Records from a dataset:
------------

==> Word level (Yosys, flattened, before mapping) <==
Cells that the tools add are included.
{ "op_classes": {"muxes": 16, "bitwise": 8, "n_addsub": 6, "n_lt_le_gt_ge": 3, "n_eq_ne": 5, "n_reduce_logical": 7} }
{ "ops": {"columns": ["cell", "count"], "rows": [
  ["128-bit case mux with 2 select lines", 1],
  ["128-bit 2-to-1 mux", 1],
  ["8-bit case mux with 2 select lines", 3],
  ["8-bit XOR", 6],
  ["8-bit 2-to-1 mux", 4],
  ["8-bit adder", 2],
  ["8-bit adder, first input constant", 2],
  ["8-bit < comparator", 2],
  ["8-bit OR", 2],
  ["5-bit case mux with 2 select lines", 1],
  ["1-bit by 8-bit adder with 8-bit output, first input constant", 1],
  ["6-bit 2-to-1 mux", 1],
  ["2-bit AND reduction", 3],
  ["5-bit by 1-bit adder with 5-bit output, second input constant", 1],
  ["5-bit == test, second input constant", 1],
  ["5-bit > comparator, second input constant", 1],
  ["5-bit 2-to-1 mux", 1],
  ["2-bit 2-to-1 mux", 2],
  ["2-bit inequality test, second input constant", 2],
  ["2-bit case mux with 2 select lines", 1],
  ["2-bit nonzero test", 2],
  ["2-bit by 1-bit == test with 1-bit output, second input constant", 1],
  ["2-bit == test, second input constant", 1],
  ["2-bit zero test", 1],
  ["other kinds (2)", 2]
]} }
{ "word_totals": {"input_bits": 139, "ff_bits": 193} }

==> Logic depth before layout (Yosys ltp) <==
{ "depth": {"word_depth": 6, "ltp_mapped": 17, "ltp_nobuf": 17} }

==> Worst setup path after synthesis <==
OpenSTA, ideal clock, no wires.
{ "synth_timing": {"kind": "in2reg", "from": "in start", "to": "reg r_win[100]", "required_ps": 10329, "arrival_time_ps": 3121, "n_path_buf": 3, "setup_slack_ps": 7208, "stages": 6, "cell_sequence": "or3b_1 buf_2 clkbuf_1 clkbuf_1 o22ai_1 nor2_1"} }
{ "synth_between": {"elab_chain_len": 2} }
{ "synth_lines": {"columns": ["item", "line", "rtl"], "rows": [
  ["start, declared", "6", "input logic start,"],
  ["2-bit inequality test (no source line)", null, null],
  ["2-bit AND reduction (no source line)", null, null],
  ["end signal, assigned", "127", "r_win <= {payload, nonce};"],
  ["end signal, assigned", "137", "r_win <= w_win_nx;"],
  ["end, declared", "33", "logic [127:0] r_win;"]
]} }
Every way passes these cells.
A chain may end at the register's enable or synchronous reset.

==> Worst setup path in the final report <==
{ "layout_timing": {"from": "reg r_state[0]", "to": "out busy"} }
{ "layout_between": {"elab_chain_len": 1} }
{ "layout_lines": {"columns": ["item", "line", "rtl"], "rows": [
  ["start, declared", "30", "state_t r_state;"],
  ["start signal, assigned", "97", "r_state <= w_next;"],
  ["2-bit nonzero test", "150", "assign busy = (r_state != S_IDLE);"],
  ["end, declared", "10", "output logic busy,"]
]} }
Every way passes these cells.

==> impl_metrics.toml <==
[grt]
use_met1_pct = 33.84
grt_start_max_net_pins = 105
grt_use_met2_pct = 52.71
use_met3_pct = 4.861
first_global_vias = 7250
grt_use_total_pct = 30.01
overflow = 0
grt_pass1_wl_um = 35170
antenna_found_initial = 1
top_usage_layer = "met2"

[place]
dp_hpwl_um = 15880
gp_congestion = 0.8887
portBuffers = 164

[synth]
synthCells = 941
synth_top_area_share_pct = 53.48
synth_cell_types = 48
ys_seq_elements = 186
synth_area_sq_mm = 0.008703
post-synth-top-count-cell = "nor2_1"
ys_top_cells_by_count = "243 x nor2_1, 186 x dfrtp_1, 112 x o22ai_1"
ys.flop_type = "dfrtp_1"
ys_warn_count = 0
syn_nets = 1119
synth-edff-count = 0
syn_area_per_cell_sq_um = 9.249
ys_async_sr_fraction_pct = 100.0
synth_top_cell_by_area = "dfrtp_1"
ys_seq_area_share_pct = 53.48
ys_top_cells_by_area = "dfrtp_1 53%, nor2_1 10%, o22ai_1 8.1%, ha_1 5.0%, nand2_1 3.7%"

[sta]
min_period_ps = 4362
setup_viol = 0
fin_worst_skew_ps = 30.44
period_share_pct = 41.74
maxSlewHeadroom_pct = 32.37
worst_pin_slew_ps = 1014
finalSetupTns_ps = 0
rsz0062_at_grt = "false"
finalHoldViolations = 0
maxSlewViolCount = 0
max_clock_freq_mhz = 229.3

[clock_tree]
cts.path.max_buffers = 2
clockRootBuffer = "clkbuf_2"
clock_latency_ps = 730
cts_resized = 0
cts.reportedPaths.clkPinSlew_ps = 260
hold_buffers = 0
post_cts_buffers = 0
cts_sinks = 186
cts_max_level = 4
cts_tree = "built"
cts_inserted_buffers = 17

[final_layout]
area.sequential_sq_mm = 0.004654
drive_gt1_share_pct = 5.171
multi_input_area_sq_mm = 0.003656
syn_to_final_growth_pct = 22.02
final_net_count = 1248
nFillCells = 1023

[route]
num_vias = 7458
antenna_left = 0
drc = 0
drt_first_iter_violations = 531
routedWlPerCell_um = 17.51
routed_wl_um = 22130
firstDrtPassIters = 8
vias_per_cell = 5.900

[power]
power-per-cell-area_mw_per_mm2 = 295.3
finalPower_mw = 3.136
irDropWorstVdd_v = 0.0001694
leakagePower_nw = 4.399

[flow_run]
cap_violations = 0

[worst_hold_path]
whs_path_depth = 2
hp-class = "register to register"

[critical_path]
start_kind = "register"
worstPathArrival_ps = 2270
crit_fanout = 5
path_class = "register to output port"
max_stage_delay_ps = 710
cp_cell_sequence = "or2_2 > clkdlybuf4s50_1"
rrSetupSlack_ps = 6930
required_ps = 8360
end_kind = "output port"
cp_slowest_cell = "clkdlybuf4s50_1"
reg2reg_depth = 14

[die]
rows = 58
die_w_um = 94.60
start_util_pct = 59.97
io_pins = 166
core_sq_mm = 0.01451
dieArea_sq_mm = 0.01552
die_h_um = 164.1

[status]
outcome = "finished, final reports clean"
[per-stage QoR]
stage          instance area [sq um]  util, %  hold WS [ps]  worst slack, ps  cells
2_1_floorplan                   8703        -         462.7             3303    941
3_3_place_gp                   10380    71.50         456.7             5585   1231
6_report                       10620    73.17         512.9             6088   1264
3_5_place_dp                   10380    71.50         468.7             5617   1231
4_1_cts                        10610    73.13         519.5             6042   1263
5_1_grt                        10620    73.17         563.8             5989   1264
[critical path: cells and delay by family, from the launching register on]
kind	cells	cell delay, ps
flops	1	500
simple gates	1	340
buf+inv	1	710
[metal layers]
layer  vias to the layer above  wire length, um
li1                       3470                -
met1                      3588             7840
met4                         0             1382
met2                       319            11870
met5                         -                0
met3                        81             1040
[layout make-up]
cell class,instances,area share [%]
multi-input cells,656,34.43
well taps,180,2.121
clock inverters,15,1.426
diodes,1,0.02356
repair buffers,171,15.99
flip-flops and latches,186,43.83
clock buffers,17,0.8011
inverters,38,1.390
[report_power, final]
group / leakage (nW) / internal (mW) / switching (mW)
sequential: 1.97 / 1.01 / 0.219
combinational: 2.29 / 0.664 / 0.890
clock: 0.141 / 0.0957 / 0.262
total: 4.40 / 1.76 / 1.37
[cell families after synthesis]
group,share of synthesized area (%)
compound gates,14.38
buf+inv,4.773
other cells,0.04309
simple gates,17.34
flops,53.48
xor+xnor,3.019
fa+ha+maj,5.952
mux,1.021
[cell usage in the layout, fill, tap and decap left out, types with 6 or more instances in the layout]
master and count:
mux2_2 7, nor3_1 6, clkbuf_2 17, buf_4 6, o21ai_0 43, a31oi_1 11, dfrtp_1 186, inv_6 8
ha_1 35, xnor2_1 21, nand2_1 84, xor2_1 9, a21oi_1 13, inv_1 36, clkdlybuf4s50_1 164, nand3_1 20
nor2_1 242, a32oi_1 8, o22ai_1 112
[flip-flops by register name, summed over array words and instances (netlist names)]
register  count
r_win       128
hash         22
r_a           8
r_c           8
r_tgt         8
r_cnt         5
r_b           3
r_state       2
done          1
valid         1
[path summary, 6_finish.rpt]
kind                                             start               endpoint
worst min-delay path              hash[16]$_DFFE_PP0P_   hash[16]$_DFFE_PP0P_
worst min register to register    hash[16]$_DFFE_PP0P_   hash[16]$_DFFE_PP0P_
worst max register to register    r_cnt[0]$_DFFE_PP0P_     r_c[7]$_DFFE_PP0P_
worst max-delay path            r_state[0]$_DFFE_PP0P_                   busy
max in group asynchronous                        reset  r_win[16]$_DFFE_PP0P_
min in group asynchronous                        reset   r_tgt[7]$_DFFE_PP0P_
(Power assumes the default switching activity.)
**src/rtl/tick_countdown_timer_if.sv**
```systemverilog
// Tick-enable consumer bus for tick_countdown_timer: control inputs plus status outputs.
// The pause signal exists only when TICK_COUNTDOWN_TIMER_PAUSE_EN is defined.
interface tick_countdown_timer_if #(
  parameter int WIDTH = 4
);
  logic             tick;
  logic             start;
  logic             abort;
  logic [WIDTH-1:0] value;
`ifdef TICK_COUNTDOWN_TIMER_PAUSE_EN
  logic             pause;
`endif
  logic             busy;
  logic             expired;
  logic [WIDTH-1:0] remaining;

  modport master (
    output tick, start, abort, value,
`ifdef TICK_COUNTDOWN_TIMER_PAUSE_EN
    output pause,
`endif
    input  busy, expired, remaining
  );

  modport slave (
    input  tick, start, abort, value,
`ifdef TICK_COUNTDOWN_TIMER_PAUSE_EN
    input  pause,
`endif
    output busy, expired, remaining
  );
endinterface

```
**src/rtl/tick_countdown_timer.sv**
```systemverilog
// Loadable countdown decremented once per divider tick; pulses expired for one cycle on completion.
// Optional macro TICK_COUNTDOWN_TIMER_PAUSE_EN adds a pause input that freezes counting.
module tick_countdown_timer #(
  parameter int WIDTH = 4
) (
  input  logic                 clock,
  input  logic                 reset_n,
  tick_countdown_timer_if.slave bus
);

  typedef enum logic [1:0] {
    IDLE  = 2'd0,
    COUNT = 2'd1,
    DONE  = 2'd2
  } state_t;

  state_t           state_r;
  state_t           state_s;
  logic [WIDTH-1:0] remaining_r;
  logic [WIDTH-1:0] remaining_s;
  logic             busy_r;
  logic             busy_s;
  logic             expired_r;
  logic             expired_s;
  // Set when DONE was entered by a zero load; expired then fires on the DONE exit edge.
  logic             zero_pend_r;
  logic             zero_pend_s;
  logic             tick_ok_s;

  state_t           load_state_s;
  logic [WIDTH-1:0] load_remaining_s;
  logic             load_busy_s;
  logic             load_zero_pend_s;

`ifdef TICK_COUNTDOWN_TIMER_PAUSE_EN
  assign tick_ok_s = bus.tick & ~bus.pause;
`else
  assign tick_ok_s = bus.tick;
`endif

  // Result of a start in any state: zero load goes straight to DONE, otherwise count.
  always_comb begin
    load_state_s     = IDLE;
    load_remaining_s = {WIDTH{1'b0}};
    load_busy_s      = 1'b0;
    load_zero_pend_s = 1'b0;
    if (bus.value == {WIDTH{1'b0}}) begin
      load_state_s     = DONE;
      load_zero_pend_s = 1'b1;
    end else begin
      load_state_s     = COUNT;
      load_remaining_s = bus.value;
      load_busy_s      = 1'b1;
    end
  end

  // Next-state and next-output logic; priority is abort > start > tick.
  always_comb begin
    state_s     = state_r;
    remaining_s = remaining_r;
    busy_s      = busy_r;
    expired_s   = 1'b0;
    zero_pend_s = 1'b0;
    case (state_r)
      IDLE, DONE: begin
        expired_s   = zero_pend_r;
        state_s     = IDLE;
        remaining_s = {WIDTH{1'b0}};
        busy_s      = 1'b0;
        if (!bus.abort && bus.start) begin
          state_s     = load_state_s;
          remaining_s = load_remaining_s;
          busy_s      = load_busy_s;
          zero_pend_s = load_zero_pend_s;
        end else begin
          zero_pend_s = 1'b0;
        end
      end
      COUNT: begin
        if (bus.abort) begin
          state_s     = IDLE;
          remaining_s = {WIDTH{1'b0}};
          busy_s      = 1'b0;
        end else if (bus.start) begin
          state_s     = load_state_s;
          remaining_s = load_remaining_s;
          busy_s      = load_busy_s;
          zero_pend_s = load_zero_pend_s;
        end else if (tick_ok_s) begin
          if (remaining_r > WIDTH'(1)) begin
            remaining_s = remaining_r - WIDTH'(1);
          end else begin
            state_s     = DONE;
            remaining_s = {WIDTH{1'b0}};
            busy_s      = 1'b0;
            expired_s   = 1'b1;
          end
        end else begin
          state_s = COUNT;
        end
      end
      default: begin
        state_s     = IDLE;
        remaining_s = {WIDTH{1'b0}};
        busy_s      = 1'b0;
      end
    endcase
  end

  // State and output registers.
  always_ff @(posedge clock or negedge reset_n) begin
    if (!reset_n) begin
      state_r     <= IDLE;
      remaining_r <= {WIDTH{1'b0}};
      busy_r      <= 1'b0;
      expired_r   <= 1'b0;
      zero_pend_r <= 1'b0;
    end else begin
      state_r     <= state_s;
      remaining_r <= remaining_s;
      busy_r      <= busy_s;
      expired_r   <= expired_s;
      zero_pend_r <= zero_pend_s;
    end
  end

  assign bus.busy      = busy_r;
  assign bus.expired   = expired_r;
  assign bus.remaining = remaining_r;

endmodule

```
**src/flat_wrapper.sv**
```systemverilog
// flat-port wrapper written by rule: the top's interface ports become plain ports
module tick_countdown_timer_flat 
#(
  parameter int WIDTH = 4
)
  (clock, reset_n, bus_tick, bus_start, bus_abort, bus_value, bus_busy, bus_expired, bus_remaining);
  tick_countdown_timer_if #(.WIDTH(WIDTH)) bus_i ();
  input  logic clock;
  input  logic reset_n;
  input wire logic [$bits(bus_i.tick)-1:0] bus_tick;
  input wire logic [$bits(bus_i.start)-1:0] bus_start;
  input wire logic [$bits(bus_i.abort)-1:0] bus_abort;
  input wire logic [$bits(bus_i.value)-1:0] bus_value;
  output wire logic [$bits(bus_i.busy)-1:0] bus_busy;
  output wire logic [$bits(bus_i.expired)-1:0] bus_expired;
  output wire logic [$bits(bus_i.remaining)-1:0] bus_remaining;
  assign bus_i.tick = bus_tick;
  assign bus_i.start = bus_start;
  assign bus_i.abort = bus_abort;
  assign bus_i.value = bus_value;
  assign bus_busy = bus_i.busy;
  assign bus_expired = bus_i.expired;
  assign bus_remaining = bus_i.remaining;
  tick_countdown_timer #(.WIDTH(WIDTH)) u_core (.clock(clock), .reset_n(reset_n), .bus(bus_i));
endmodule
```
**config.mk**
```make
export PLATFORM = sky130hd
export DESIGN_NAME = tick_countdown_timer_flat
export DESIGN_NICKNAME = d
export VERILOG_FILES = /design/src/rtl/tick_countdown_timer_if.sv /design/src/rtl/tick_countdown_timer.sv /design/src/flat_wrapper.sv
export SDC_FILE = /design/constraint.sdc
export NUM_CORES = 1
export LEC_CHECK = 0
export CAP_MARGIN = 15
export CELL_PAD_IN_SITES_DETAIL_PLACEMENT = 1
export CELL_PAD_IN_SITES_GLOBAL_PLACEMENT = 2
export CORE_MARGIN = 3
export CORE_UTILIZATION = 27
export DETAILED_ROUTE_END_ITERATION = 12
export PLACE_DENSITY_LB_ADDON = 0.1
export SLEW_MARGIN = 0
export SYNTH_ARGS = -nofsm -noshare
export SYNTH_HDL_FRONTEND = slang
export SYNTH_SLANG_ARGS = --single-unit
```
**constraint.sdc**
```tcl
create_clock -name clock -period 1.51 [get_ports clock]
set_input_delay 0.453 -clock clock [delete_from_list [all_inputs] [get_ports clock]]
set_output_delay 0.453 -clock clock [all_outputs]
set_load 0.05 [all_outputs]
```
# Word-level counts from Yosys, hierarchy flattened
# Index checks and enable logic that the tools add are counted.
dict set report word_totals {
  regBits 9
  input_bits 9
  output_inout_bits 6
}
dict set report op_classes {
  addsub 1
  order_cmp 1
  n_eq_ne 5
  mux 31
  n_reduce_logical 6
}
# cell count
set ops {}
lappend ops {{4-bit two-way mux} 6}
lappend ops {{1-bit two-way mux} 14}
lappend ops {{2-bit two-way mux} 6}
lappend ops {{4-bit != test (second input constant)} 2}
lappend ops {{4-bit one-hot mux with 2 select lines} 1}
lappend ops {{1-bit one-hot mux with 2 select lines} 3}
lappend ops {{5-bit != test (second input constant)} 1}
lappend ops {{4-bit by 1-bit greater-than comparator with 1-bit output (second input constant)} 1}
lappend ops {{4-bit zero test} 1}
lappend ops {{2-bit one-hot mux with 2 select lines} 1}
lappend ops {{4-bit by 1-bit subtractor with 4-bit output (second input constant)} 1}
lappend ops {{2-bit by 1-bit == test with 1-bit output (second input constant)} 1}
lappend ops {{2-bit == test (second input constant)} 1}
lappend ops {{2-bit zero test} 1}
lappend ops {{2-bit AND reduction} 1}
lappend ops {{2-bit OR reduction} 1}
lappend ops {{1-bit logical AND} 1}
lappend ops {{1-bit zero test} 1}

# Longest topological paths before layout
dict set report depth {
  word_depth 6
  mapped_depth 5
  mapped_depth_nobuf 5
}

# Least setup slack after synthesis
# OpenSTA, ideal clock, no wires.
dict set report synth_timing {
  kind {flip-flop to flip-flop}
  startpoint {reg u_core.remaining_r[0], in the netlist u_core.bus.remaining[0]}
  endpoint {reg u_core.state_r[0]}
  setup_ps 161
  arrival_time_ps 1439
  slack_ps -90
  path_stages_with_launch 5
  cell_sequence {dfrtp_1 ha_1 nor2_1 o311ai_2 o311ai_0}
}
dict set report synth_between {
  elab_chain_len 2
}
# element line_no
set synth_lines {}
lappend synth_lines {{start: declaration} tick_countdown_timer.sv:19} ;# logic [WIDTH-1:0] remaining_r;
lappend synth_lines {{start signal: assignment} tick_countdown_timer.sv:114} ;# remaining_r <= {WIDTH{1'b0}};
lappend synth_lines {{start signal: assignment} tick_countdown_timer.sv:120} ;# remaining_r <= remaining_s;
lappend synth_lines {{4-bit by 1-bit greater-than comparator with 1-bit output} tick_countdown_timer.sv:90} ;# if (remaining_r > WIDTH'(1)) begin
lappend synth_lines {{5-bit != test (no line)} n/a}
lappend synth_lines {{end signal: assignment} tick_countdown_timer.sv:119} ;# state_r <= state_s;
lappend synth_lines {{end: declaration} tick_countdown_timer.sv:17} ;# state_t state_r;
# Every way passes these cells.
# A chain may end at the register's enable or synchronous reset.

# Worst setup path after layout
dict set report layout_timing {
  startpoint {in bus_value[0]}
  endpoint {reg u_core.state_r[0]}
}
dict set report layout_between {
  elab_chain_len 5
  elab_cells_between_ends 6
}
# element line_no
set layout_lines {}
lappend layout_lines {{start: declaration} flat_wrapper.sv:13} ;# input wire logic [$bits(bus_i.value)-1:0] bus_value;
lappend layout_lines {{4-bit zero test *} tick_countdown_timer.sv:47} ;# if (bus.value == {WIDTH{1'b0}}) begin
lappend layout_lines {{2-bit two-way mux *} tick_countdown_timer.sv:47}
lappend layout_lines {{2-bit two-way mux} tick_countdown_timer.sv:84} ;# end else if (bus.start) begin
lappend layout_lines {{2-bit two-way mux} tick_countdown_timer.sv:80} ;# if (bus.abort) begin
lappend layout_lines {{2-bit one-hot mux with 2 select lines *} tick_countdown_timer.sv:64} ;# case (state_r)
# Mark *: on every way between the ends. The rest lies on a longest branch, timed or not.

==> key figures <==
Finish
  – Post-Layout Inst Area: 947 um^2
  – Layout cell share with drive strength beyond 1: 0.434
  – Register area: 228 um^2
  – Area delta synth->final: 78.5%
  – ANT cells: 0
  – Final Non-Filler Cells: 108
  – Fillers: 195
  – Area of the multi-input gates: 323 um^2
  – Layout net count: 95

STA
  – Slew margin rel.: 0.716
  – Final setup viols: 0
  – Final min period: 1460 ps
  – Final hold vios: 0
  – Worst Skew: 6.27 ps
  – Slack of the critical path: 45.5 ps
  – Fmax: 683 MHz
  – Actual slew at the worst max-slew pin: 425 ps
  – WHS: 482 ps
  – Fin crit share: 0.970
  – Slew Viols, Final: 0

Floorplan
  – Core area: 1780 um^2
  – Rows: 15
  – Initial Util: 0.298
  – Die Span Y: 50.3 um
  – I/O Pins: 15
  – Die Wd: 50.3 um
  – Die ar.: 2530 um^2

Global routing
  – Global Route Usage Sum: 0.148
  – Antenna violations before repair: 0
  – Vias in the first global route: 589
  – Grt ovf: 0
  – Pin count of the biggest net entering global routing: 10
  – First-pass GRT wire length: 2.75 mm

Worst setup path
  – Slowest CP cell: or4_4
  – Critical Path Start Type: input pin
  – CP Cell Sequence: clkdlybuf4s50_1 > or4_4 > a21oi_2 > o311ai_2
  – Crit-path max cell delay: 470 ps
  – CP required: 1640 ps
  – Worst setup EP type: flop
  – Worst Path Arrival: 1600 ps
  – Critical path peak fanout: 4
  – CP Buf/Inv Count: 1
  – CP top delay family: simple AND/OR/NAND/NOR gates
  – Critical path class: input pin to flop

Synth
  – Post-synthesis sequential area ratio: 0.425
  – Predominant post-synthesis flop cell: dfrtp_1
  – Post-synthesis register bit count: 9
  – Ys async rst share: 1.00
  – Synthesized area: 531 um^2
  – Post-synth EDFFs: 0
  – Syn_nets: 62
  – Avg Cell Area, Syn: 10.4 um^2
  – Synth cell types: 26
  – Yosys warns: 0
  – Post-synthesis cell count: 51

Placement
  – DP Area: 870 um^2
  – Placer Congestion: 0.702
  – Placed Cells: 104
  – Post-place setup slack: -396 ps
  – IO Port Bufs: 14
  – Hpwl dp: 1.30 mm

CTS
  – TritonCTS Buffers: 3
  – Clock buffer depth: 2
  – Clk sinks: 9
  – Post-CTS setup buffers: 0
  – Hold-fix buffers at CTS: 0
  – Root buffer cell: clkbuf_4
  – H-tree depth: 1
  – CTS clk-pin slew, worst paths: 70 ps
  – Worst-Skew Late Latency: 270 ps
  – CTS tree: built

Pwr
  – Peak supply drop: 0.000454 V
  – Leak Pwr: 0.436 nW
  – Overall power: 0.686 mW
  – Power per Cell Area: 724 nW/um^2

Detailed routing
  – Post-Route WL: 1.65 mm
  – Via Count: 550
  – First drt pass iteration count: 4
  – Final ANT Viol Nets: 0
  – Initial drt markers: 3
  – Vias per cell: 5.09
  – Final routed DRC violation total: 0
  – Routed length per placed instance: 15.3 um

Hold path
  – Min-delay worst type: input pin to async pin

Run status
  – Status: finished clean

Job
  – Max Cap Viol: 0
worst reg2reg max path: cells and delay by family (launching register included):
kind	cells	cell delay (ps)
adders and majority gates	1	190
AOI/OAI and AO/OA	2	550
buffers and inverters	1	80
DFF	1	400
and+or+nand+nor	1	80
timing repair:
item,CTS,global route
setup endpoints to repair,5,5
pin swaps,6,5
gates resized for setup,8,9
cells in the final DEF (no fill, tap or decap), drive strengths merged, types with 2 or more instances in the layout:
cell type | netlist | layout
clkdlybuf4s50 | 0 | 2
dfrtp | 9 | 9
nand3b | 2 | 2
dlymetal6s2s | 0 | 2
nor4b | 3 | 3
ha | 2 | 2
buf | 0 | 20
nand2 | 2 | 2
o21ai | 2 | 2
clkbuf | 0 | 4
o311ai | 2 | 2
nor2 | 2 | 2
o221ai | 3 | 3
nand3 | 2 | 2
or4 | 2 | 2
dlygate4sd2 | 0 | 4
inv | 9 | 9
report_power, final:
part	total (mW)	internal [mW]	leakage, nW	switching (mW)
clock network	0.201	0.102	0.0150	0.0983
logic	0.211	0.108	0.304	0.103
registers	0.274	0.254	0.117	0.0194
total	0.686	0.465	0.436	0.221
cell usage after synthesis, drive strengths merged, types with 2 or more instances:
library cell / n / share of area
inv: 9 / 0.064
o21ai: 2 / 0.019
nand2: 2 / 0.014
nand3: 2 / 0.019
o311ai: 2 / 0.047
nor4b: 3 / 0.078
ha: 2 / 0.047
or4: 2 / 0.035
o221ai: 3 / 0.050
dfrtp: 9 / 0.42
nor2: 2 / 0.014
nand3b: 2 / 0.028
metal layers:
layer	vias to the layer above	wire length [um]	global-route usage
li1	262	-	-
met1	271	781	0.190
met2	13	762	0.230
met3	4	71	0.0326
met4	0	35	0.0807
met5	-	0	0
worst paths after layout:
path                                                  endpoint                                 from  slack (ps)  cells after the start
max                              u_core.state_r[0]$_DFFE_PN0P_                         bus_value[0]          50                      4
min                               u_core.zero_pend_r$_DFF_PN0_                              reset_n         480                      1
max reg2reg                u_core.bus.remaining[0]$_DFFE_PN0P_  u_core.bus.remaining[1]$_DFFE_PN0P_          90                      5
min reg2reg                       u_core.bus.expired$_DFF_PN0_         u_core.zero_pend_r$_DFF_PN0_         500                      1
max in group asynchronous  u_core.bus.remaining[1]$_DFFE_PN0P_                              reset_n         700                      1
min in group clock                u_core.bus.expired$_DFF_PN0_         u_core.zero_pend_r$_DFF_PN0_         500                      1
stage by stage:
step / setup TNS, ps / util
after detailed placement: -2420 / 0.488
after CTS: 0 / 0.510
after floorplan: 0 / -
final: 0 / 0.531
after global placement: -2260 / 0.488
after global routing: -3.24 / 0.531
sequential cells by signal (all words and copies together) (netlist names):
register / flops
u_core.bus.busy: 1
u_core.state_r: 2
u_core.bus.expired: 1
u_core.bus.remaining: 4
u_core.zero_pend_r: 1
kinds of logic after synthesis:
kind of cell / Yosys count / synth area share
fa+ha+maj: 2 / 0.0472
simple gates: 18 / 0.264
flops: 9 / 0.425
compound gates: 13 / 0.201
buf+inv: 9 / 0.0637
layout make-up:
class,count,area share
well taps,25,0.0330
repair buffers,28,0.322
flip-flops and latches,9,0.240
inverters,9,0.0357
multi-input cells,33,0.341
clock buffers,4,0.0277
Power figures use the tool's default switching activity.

------------

◆ TASK DETAILS: Could you say how many lines of the entries contain the string "hash"? Only the number should be given.

◆ FINAL ANSWER: 3